• _Assignment_
Check every line of the data and copy the ones where "input" appears.

===

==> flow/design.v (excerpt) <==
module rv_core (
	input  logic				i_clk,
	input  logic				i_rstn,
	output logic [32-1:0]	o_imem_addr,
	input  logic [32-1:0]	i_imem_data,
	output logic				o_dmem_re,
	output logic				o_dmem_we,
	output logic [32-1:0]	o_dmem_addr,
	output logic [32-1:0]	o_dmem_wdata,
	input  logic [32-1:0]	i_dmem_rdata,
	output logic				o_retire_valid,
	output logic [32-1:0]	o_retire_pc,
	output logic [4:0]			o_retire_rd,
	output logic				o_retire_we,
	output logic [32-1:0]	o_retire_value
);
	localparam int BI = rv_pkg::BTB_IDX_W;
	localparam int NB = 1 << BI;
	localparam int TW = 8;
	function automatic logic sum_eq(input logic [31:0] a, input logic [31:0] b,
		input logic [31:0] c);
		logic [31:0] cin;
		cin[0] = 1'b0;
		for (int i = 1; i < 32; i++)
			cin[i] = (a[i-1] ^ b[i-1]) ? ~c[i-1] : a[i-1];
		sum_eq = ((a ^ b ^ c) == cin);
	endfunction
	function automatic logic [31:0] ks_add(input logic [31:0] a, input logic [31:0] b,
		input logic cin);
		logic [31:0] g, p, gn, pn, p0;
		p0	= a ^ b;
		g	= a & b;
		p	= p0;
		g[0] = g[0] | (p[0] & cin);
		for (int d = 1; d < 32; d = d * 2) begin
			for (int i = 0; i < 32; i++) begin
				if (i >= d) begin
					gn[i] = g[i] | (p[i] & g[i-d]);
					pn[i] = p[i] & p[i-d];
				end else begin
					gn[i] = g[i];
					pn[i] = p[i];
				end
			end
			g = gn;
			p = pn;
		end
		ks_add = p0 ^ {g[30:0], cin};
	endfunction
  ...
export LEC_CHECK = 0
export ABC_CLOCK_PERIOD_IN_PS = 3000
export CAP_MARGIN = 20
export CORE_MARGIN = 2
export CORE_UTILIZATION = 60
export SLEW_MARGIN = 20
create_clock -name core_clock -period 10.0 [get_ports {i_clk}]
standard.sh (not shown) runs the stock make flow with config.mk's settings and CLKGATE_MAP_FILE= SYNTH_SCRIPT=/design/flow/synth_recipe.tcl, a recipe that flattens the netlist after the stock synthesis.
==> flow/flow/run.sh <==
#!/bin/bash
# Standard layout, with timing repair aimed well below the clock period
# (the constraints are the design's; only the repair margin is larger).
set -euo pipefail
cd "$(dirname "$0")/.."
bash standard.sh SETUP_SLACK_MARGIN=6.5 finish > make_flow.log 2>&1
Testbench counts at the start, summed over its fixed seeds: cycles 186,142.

===

• _Your response_
	input  logic				i_clk,
	input  logic				i_rstn,
	input  logic [32-1:0]	i_imem_data,
	input  logic [32-1:0]	i_dmem_rdata,
	function automatic logic sum_eq(input logic [31:0] a, input logic [31:0] b,
		input logic [31:0] c);
	function automatic logic [31:0] ks_add(input logic [31:0] a, input logic [31:0] b,
		input logic cin);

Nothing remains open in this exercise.